Teniamo viva la memoria.
Quello che abbiamo visto è stato
Un giorno
mi si dice: "organizziamo
un viaggio, tu ci sei?". Invece di provocare
in me un senso di gioia, mi assale una sensazione
di sgomento, tristezza e paura. Il viaggio
aveva come meta Auschwitz, e quello che è stato,
ma è un pezzo di storia che dovrebbe
passare, almeno una volta nella vita, attraverso
gli occhi e i sentimenti d'ogni uomo.
Dopo alcuni mesi mi sono ritrovato, insieme
a 52 compagni di viaggio, a varcare il cancello
del campo di sterminio.

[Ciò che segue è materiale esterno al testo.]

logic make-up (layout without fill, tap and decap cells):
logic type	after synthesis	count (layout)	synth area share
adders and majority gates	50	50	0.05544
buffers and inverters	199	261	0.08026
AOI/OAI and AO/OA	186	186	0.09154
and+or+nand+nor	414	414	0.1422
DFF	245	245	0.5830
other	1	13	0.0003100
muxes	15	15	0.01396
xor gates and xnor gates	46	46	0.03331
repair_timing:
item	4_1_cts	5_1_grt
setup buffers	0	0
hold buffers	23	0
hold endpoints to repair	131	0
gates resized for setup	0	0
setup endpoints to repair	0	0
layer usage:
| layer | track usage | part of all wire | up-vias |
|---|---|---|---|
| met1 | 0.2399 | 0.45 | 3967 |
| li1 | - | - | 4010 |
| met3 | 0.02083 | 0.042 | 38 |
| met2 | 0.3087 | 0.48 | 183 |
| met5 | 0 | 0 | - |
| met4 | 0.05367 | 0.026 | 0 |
## src/rtl/stall_pkg.sv

```systemverilog
package stall_pkg;

    localparam int XLEN   = 32;
    localparam int OP_W   = 6;
    localparam int RIDX_W = 5;
    localparam int OP_LSB = XLEN - OP_W;
    localparam int S1_LSB = OP_LSB - RIDX_W;
    localparam int S2_LSB = S1_LSB - RIDX_W;
    localparam int RD_LSB = S2_LSB - RIDX_W;

    typedef logic [XLEN-1:0]   word_t;
    typedef logic [OP_W-1:0]   opcode_t;
    typedef logic [RIDX_W-1:0] ridx_t;

    localparam opcode_t OPC_RR   = 6'b000000;
    localparam opcode_t OPC_LW   = 6'b100011;
    localparam opcode_t OPC_ADDI = 6'b001100;
    localparam opcode_t OPC_BEQ  = 6'b000100;
    localparam opcode_t OPC_J    = 6'b000010;
    localparam opcode_t OPC_SW   = 6'b101011;

    localparam word_t BUBBLE = '0;

    typedef struct packed {
        opcode_t op;
        ridx_t   src1;
        ridx_t   src2;
        ridx_t   dst;
    } dec_fields_t;

    typedef struct packed {
        word_t ir;
        ridx_t dst;
    } ex_slot_t;

    typedef struct packed {
        logic  is_load;
        ridx_t dst;
    } mem_slot_t;

    function automatic dec_fields_t split_fields(word_t ir);
        dec_fields_t f;
        f.op   = ir[OP_LSB +: OP_W];
        f.src1 = ir[S1_LSB +: RIDX_W];
        f.src2 = ir[S2_LSB +: RIDX_W];
        unique case (f.op)
            OPC_RR:          f.dst = ir[RD_LSB +: RIDX_W];
            OPC_LW, OPC_ADDI: f.dst = ir[S2_LSB +: RIDX_W];
            default:         f.dst = '0;
        endcase
        return f;
    endfunction

endpackage

```

## src/rtl/instr_field_decode.sv

```systemverilog
module instr_field_decode
    import stall_pkg::*;
(
    input  word_t       ir,
    output dec_fields_t fields
);
    always_comb fields = split_fields(ir);
endmodule

```

## src/rtl/stall_rules.sv

```systemverilog
module stall_rules
    import stall_pkg::*;
(
    input  dec_fields_t id_f,
    input  opcode_t     ex_op,
    input  ridx_t       ex_dst,
    input  mem_slot_t   mem_s,
    output logic [3:0]  rule_hits,
    output logic        stall
);
    logic id_is_beq, id_addr_form, id_excl, ex_live_load;
    logic hit_ex_any, hit_ex_s1, hit_mem_any;

    always_comb begin
        id_is_beq    = (id_f.op == OPC_BEQ);
        id_addr_form = (id_f.op == OPC_LW) || (id_f.op == OPC_ADDI);
        id_excl      = id_addr_form || (id_f.op == OPC_J);
        ex_live_load = (ex_op == OPC_LW) && (ex_dst != '0);
        hit_ex_s1    = (id_f.src1 == ex_dst);
        hit_ex_any   = hit_ex_s1 || (id_f.src2 == ex_dst);
        hit_mem_any  = (mem_s.dst != '0) &&
                       ((id_f.src1 == mem_s.dst) || (id_f.src2 == mem_s.dst));

        rule_hits[0] = ex_live_load && !id_excl && hit_ex_any;
        rule_hits[1] = ex_live_load && id_addr_form && hit_ex_s1;
        rule_hits[2] = id_is_beq && mem_s.is_load && hit_mem_any;
        rule_hits[3] = id_is_beq && (ex_dst != '0) && hit_ex_any;
        stall        = |rule_hits;
    end
endmodule

```

## src/rtl/pipe_stage_regs.sv

```systemverilog
module pipe_stage_regs
    import stall_pkg::*;
(
    input  logic      clk,
    input  logic      rst,
    input  logic      hold,
    input  word_t     fetch_word,
    input  ridx_t     id_dst,
    output word_t     id_ir,
    output ex_slot_t  ex_s,
    output mem_slot_t mem_s
);
    always_ff @(posedge clk) begin
        if (rst) begin
            id_ir <= BUBBLE;
            ex_s  <= '{ir: BUBBLE, dst: '0};
            mem_s <= '{is_load: 1'b0, dst: '0};
        end else begin
            mem_s.is_load <= (ex_s.ir[OP_LSB +: OP_W] == OPC_LW);
            mem_s.dst     <= ex_s.dst;
            if (hold) begin
                ex_s <= '{ir: BUBBLE, dst: '0};
            end else begin
                ex_s  <= '{ir: id_ir, dst: id_dst};
                id_ir <= fetch_word;
            end
        end
    end

    assert_decode_hold_R7: assert property (@(posedge clk) disable iff (rst)
        hold |=> id_ir == $past(id_ir));
    assert_bubble_insert_R7: assert property (@(posedge clk) disable iff (rst)
        hold |=> (ex_s.ir == BUBBLE) && (ex_s.dst == '0));
    assert_advance_R8: assert property (@(posedge clk) disable iff (rst)
        !hold |=> (ex_s.ir == $past(id_ir)) && (id_ir == $past(fetch_word)));
    assert_mem_follow_R9: assert property (@(posedge clk) disable iff (rst)
        !hold || hold |=> mem_s.dst == $past(ex_s.dst));
    assert_reset_clear_R10: assert property (@(posedge clk)
        rst |=> (id_ir == BUBBLE) && (ex_s.ir == BUBBLE) && (mem_s.dst == '0));
endmodule

```

## src/rtl/pipe_stall_ctrl.sv

```systemverilog
module pipe_stall_ctrl
    import stall_pkg::*;
(
    input  logic        clk,
    input  logic        rst,
    input  logic [31:0] fetch_instr,
    output logic        stall,
    output logic        pc_enable,
    output logic [31:0] id_instr,
    output logic [31:0] ex_instr,
    output logic [4:0]  ex_dest,
    output logic [4:0]  mem_dest,
    output logic        mem_is_load
);
    dec_fields_t id_f;
    ex_slot_t    ex_s;
    mem_slot_t   mem_s;
    word_t       id_ir;
    logic [3:0]  rule_hits;
    logic        stall_w;

    instr_field_decode u_id_dec (
        .ir     (id_ir),
        .fields (id_f)
    );

    stall_rules u_rules (
        .id_f      (id_f),
        .ex_op     (ex_s.ir[OP_LSB +: OP_W]),
        .ex_dst    (ex_s.dst),
        .mem_s     (mem_s),
        .rule_hits (rule_hits),
        .stall     (stall_w)
    );

    pipe_stage_regs u_regs (
        .clk        (clk),
        .rst        (rst),
        .hold       (stall_w),
        .fetch_word (fetch_instr),
        .id_dst     (id_f.dst),
        .id_ir      (id_ir),
        .ex_s       (ex_s),
        .mem_s      (mem_s)
    );

    always_comb begin
        stall       = stall_w;
        pc_enable   = !stall_w;
        id_instr    = id_ir;
        ex_instr    = ex_s.ir;
        ex_dest     = ex_s.dst;
        mem_dest    = mem_s.dst;
        mem_is_load = mem_s.is_load;
    end

    assert_zero_dest_quiet_R6: assert property (@(posedge clk) disable iff (rst)
        stall |-> (ex_dest != '0) || (mem_dest != '0));
    assert_load_branch_twice_R11: assert property (@(posedge clk) disable iff (rst)
        rule_hits[3] && (ex_instr[31:26] == OPC_LW) |=> stall && rule_hits[2]);
    assert_branch_only_rules_R4: assert property (@(posedge clk) disable iff (rst)
        (rule_hits[2] || rule_hits[3]) |-> id_instr[31:26] == OPC_BEQ);
    assert_addr_rule_first_src_R3: assert property (@(posedge clk) disable iff (rst)
        rule_hits[1] |-> (id_instr[25:21] == ex_dest) && (ex_instr[31:26] == OPC_LW));
endmodule

```
$ cat src/rtl/turngap_pkg.sv
package turngap_pkg;
  typedef enum logic {DIR_WRITE = 1'b0, DIR_READ = 1'b1} dir_e;
  localparam int DEF_AREAS    = 7;
  localparam int DEF_IDLE_W   = 2;
  localparam int NO_IDLE_AREA = 1;
endpackage

$ cat src/rtl/turngap_history.sv
module turngap_history
  import turngap_pkg::*;
#(
  parameter int AREA_W = 3
) (
  input  logic              clk,
  input  logic              rst,
  input  logic              take,
  input  logic [AREA_W-1:0] take_area,
  input  dir_e              take_dir,
  input  logic              arb_pulse,
  output logic              hist_valid,
  output logic [AREA_W-1:0] hist_area,
  output dir_e              hist_dir,
  output logic              arb_seen
);
  always_ff @(posedge clk) begin
    if (rst) begin
      hist_valid <= 1'b0;
      hist_area  <= '0;
      hist_dir   <= DIR_WRITE;
      arb_seen   <= 1'b0;
    end else begin
      if (take) begin
        hist_valid <= 1'b1;
        hist_area  <= take_area;
        hist_dir   <= take_dir;
        arb_seen   <= 1'b0;
      end else if (arb_pulse) begin
        arb_seen   <= 1'b1;
      end
    end
  end
endmodule

$ cat src/rtl/turngap_empty_ctr.sv
module turngap_empty_ctr #(
  parameter int CNT_W = 2
) (
  input  logic             clk,
  input  logic             rst,
  input  logic             bus_used,
  output logic [CNT_W-1:0] empty_cnt
);
  localparam logic [CNT_W-1:0] CNT_MAX = '1;

  always_ff @(posedge clk) begin
    if (rst) begin
      empty_cnt <= '0;
    end else if (bus_used) begin
      empty_cnt <= '0;
    end else if (empty_cnt != CNT_MAX) begin
      empty_cnt <= empty_cnt + 1'b1;
    end
  end
endmodule

$ cat src/rtl/turngap_need.sv
module turngap_need
  import turngap_pkg::*;
#(
  parameter int NUM_AREAS = 7,
  parameter int IDLE_W    = 2,
  parameter int AREA_W    = 3
) (
  input  logic                        hist_valid,
  input  logic [AREA_W-1:0]           hist_area,
  input  dir_e                        hist_dir,
  input  logic                        arb_any,
  input  logic [AREA_W-1:0]           req_area,
  input  dir_e                        req_dir,
  input  logic [NUM_AREAS*IDLE_W-1:0] idle_cfg,
  output logic [IDLE_W-1:0]           need
);
  logic [IDLE_W-1:0] field_arr [NUM_AREAS];
  logic [IDLE_W-1:0] sel_field;
  logic              turnaround;

  for (genvar a = 0; a < NUM_AREAS; a++) begin : g_field
    if (a == NO_IDLE_AREA) begin : g_none
      logic [IDLE_W-1:0] unused_field;
      assign unused_field = idle_cfg[a*IDLE_W +: IDLE_W];
      assign field_arr[a] = '0;
    end else begin : g_cfg
      assign field_arr[a] = idle_cfg[a*IDLE_W +: IDLE_W];
    end
  end

  always_comb begin
    sel_field = '0;
    if (int'(hist_area) < NUM_AREAS) begin
      sel_field = field_arr[hist_area];
    end
  end

  assign turnaround = (hist_area != req_area) ||
                      (hist_dir == DIR_READ && req_dir == DIR_WRITE);

  assign need = (hist_valid && !arb_any && turnaround) ? sel_field : '0;
endmodule

$ cat src/rtl/turngap_top.sv
module turngap_top
  import turngap_pkg::*;
#(
  parameter  int NUM_AREAS = DEF_AREAS,
  parameter  int IDLE_W    = DEF_IDLE_W,
  localparam int AREA_W    = (NUM_AREAS > 1) ? $clog2(NUM_AREAS) : 1,
  localparam int CFG_W     = NUM_AREAS * IDLE_W
) (
  input  logic              clk,
  input  logic              rst,
  input  logic              req_valid,
  input  logic [AREA_W-1:0] req_area,
  input  logic              req_write,
  input  logic              acc_active,
  input  logic              arb_event,
  input  logic [CFG_W-1:0]  idle_cfg,
  output logic              start_grant,
  output logic              holdoff_busy
);
  dir_e              req_dir;
  logic              hist_valid;
  logic [AREA_W-1:0] hist_area;
  dir_e              hist_dir;
  logic              arb_seen;
  logic [IDLE_W-1:0] need;
  logic [IDLE_W-1:0] empty_cnt;
  logic              gap_met;

  assign req_dir = req_write ? DIR_WRITE : DIR_READ;

  turngap_history #(.AREA_W(AREA_W)) u_hist (
    .clk        (clk),
    .rst        (rst),
    .take       (start_grant),
    .take_area  (req_area),
    .take_dir   (req_dir),
    .arb_pulse  (arb_event),
    .hist_valid (hist_valid),
    .hist_area  (hist_area),
    .hist_dir   (hist_dir),
    .arb_seen   (arb_seen)
  );

  turngap_need #(
    .NUM_AREAS (NUM_AREAS),
    .IDLE_W    (IDLE_W),
    .AREA_W    (AREA_W)
  ) u_need (
    .hist_valid (hist_valid),
    .hist_area  (hist_area),
    .hist_dir   (hist_dir),
    .arb_any    (arb_seen | arb_event),
    .req_area   (req_area),
    .req_dir    (req_dir),
    .idle_cfg   (idle_cfg),
    .need       (need)
  );

  turngap_empty_ctr #(.CNT_W(IDLE_W)) u_empty (
    .clk       (clk),
    .rst       (rst),
    .bus_used  (start_grant | acc_active),
    .empty_cnt (empty_cnt)
  );

  assign gap_met      = (empty_cnt >= need);
  assign start_grant  = req_valid && !acc_active && gap_met;
  assign holdoff_busy = req_valid && !start_grant;
endmodule

$ cat config.mk
export PLATFORM = sky130hd
export DESIGN_NAME = turngap_top
export DESIGN_NICKNAME = d
export VERILOG_FILES = /design/src/rtl/turngap_pkg.sv /design/src/rtl/turngap_history.sv /design/src/rtl/turngap_empty_ctr.sv /design/src/rtl/turngap_need.sv /design/src/rtl/turngap_top.sv
export SDC_FILE = /design/constraint.sdc
export NUM_CORES = 1
export LEC_CHECK = 0
export BUFFER_PORTS_ARGS = -buffer_cell sky130_fd_sc_hd__buf_2
export CORE_AREA = 2 2 39 41
export CTS_BUF_LIST = sky130_fd_sc_hd__clkbuf_4
export DETAILED_ROUTE_END_ITERATION = 10
export DIE_AREA = 0 0 41 43
export GPL_TIMING_DRIVEN = 0
export HOLD_SLACK_MARGIN = 0.02
export PLACE_DENSITY = 0.73
export SLEW_MARGIN = 20
export SYNTH_ARGS = -nofsm -noshare
export SYNTH_HDL_FRONTEND = slang
export SYNTH_HIERARCHICAL = 1
export SYNTH_SLANG_ARGS = --single-unit
$ cat constraint.sdc
create_clock -name clk -period 2.4 [get_ports clk]
set_input_delay 0.24 -clock clk [delete_from_list [all_inputs] [get_ports clk]]
set_output_delay 0.24 -clock clk [all_outputs]
set_load 0.01 [all_outputs]
==> results.md, run 1 <==
| Item | Reported | Unit |
|---|---|---|
| Sequential cell area fraction in the yosys report | 29.22 | % |
| Floorplan die height | 43 | um |
| Ratio of cells with drive above 1 in the final layout | 48.81 | % |
| Via-per-instance ratio | 5.160 | - |
| Most frequently used cell type in the post-synthesis netlist | sky130_fd_sc_hd__mux2i_1 | - |
| Routed wirelength normalized by instance count | 12.70 | um |
| TritonCTS clock tree | built | - |
| Peak supply drop | 0.2952 | mV |
| Final ANT Viol Nets | 0 | - |
| Number of warning messages in the yosys log | 6 | - |
| Mean Syn Cell Area | 9.449 | sq um |
| Count of flip-flops with a built-in enable after synthesis | 0 | - |
| Clock network latency to the later pin of the worst-skew pair | 0.26 | ns |
| Filler cell count in the final layout | 125 | - |
| Placeable core area | 0.001384 | sq mm |
| Synthesis-to-finish area growth | 41.32 | % |
| Max-slew violation count | 0 | - |
| Cell area after layout | 774.5 | sq um |
| Relative slew margins | 78.86 | % |
| Portion of synthesized cell area occupied by the leading cell type | 29.22 | % |
| Fmax | 400.6 | MHz |
| Portion of netlist area occupied by mux cells | 24.66 | % |
| Number of nets at the end of the flow | 112 | - |
| Post-route clock period utilization | 104.0 | % |
| Status | finished, violations left | - |
| Most common flop cell mapped by yosys | sky130_fd_sc_hd__dfxtp_1 | - |
| TritonCTS buffer count | 3 | - |
| Hold/Removal Path Class | input port to register | - |
| Largest family of logic cells by synthesized area | multiplexers | - |
| Setup repair after global routing missed its margin | true | - |
| Fin worst setup slack | -0.09651 | ns |
| Minimum clock period | 2.497 | ns |
| Drt total wl | 1270 | um |
| Quantity of hold-fixing buffers added after cts | 0 | - |
| Sum of negative setup slack | -0.1557 | ns |
| Register bit total from synthesis | 8 | - |
| Launching element type of the critical path | register | - |
| Number of optimization iterations in the first detailed-route pass | 4 | - |
| Worst Hold Slack | 0.2547 | ns |
| Worst endpoint required time | 2.16 | ns |
| Initial Utilization | 39.60 | % |
| Total area of multi-input combinational cells | 415.4 | sq um |
| Setup crit end kind | output pin | - |
| Synth area leader | sky130_fd_sc_hd__dfxtp_1 | - |
| Adder-cell share of the synthesized area | 6.849 | % |
| Total power of the final layout | 339.3 | uW |
| Root buffer selected by CTS | sky130_fd_sc_hd__clkbuf_4 | - |
| Remaining global-route overflow | 0 | - |
| Final Hold Fails | 0 | - |
| Placed instance area | 683.2 | sq um |
| Area taken by flip-flops and latches | 161.4 | sq um |
| Clock tree buffer depth | 2 | - |
| Setup slack after placement | -0.01055 | ns |
| Post-synth top cells | sky130_fd_sc_hd__mux2i_1 (9), sky130_fd_sc_hd__dfxtp_1 (8), sky130_fd_sc_hd__nor2_1 (7) | - |
| Synth unique cells | 19 | - |
| Arr. time, crit path | 2.26 | ns |
| PwrDens | 438.1 | mW/mm^2 |
| First-pass GRT wire length | 2263 | um |
| Share of synthesized cell area in and, or, nand and nor gates | 19.41 | % |
| Worst Clk Skew | 0.002674 | ns |
| H-tree depth | 1 | - |
| Actual transition at the worst max-transition pin | 0.3170 | ns |
| Die width | 41 | um |
| Number of DRC markers in iteration 0 | 5 | - |
| Pleak | 0.3464 | nW |
| Routed via count | 516 | - |
| Top cells by area in the synthesized netlist | sky130_fd_sc_hd__dfxtp_1 (29%), sky130_fd_sc_hd__mux2i_1 (16%), sky130_fd_sc_hd__mux4_2 (8.2%) | - |
| Net count after synthesis | 84 | - |
| Top-level I/O count | 25 | - |
| Placer Congestion | 0.6616 | - |
| Final setup fails | 2 | - |
| Total global routing track utilization | 19.48 | % |
| Worst setup slack for register-to-register paths | 0.04 | ns |
| Proportion of synthesized flip-flops having asynchronous set or reset | 0 | % |
| Synth Area in XOR/XNOR | 6.393 | % |
| Peak fanout along the critical path | 5 | - |
| Count of port buffers added during placement | 22 | - |
| Synthesized-area fraction occupied by ao, oa, aoi and oai cells | 5.936 | % |
| Number of clock sinks seen by CTS | 8 | - |
| Worst Path Class, Setup | register to output pin | - |
| Rows | 14 | - |
| Pin count of the biggest net entering global routing | 9 | - |
| Final antenna diode count | 0 | - |
| Post-Synthesis Cells | 58 | - |
| Failing checks | negative setup slack | - |
| Initial antenna violation count | 0 | - |
| Final routed DRC violation total | 0 | - |
| Cell area after synthesis | 548.0 | sq um |
| Maxcap violations | 0 | - |
| Vias in the first global route | 574 | - |
| Die Outline Area | 0.001763 | sq mm |
| Final HPWL from detailed placement | 921.4 | um |
| Clock-pin slew reported for the worst setup and hold paths after clock tree synthesis | 0.05 | ns |
--- config.mk ---
export PLATFORM = sky130hd
export DESIGN_NAME = mii_rx_qualifier
export DESIGN_NICKNAME = d
export VERILOG_FILES = /design/src/rtl/mii_rxq_pkg.sv /design/src/rtl/rxq_gate.sv /design/src/rtl/rxq_packer.sv /design/src/rtl/rxq_framer.sv /design/src/rtl/mii_rx_qualifier.sv
export SDC_FILE = /design/constraint.sdc
export NUM_CORES = 1
export LEC_CHECK = 0
export BUFFER_PORTS_ARGS = -buffer_cell sky130_fd_sc_hd__buf_4
export CORE_UTILIZATION = 33
export CTS_BUF_LIST = sky130_fd_sc_hd__clkbuf_16
export DETAILED_ROUTE_END_ITERATION = 8
export PLACE_DENSITY_LB_ADDON = 0.12
export SYNTH_ARGS = -nofsm -noshare
export SYNTH_HDL_FRONTEND = slang
export SYNTH_HIERARCHICAL = 1
export SYNTH_SLANG_ARGS = --single-unit
--- constraint.sdc ---
create_clock -name rx_clk -period 3.4 [get_ports rx_clk]
set_input_delay 0.34 -clock rx_clk [delete_from_list [all_inputs] [get_ports rx_clk]]
set_output_delay 0.34 -clock rx_clk [all_outputs]
set_load 0.005 [all_outputs]
--- src/rtl/mii_rxq_pkg.sv ---
package mii_rxq_pkg;

  localparam int unsigned MII_W = 4;

  typedef enum logic {
    RATE_10  = 1'b0,
    RATE_100 = 1'b1
  } rate_e;

endpackage

--- src/rtl/rxq_gate.sv ---
module rxq_gate
  import mii_rxq_pkg::*;
(
  input  rate_e rate,
  input  logic  dv_need,
  input  logic  rx_dv,
  input  logic  crs,
  output logic  qual
);

  always_comb begin
    if (rate == RATE_100) begin
      qual = rx_dv;
    end else if (dv_need) begin
      qual = rx_dv & crs;
    end else begin
      qual = crs;
    end
  end

endmodule

--- src/rtl/rxq_packer.sv ---
module rxq_packer #(
  parameter int unsigned W = 4
) (
  input  logic         clk,
  input  logic         rst,
  input  logic         en,
  input  logic         take,
  input  logic         bit_in,
  output logic         done,
  output logic [W-1:0] word,
  output logic         part
);

  localparam int unsigned CW   = (W > 1) ? $clog2(W) : 1;
  localparam logic [CW-1:0] LAST = CW'(W - 1);

  logic [CW-1:0] cnt;
  logic [W-1:0]  shreg;

  assign done = take && (cnt == LAST);
  assign part = (cnt != '0);

  for (genvar i = 0; i < W; i++) begin : g_word
    if (i == W - 1) begin : g_top
      assign word[i] = bit_in;
    end else begin : g_low
      assign word[i] = shreg[i];
    end
  end

  always_ff @(posedge clk) begin
    if (rst || !en) begin
      cnt   <= '0;
      shreg <= '0;
    end else if (take) begin
      if (done) begin
        cnt   <= '0;
        shreg <= '0;
      end else begin
        cnt        <= cnt + 1'b1;
        shreg[cnt] <= bit_in;
      end
    end else begin
      cnt   <= '0;
      shreg <= '0;
    end
  end

  assert_pack_spacing_R7: assert property (@(posedge clk) disable iff (rst)
    done |=> !done);

endmodule
==> config.mk <==
export PLATFORM = sky130hd
export DESIGN_NAME = vga_rdpath
export DESIGN_NICKNAME = d
export VERILOG_FILES = /design/src/rtl/vga_rd_pkg.sv /design/src/rtl/vga_rd_latch.sv /design/src/rtl/vga_rd_plane_sel.sv /design/src/rtl/vga_rd_ccmp.sv /design/src/rtl/vga_rdpath.sv
export SDC_FILE = /design/constraint.sdc
export NUM_CORES = 1
export LEC_CHECK = 0
export BUFFER_PORTS_ARGS = -buffer_cell sky130_fd_sc_hd__buf_4
export CAP_MARGIN = 20
export CORE_ASPECT_RATIO = 0.8
export CORE_MARGIN = 5
export CORE_UTILIZATION = 46
export CTS_CLUSTER_SIZE = 25
export DETAILED_ROUTE_END_ITERATION = 6
export GPL_TIMING_DRIVEN = 0
export PLACE_DENSITY_LB_ADDON = 0.05
export SLEW_MARGIN = 0
export SYNTH_ARGS = -nofsm -noshare
export SYNTH_HDL_FRONTEND = slang
export SYNTH_SLANG_ARGS = --single-unit
export TNS_END_PERCENT = 10
==> constraint.sdc <==
create_clock -name clk -period 1.08 [get_ports clk]
set_clock_uncertainty 0.15 [all_clocks]
set_input_delay 0.108 -clock clk [delete_from_list [all_inputs] [get_ports clk]]
set_output_delay 0.108 -clock clk [all_outputs]
set_load 0.01 [all_outputs]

Come tanti flash
rivedo le immagini del campo che molti libri,
film e documentari ci hanno riproposto, ma
allo stesso tempo, in un istante, tutti questi
elementi mi trapassano l'anima attraverso
gli occhi, lasciandomi dentro un senso di
sconcerto tremendo. Il doppio filo spinato
elettrificato, i block, le latrine, i letti
di paglia e quelli a castello, le "docce
a gas", i forni ci calano orrendamente
e inesorabilmente in quella realtà che è stata,
quella dell'annullamento dell'identità umana
e intellettiva, prima di quella fisica. E
poi le masse di scarpe, le valigie con sopra
ancora i nomi, ultimi segni di un'identità che
diventerà un numero, e poi neanche
quello, e poi le protesi articolari, i denti,
segno che i nazisti "recuperavano e
riciclavano" tutto. E poi lo stanzone
dei capelli, quante donne e uomini c'erano
sotto quei capelli? Cosa pensavano? Cosa
facevano prima di essere rinchiusi? Chi amavano?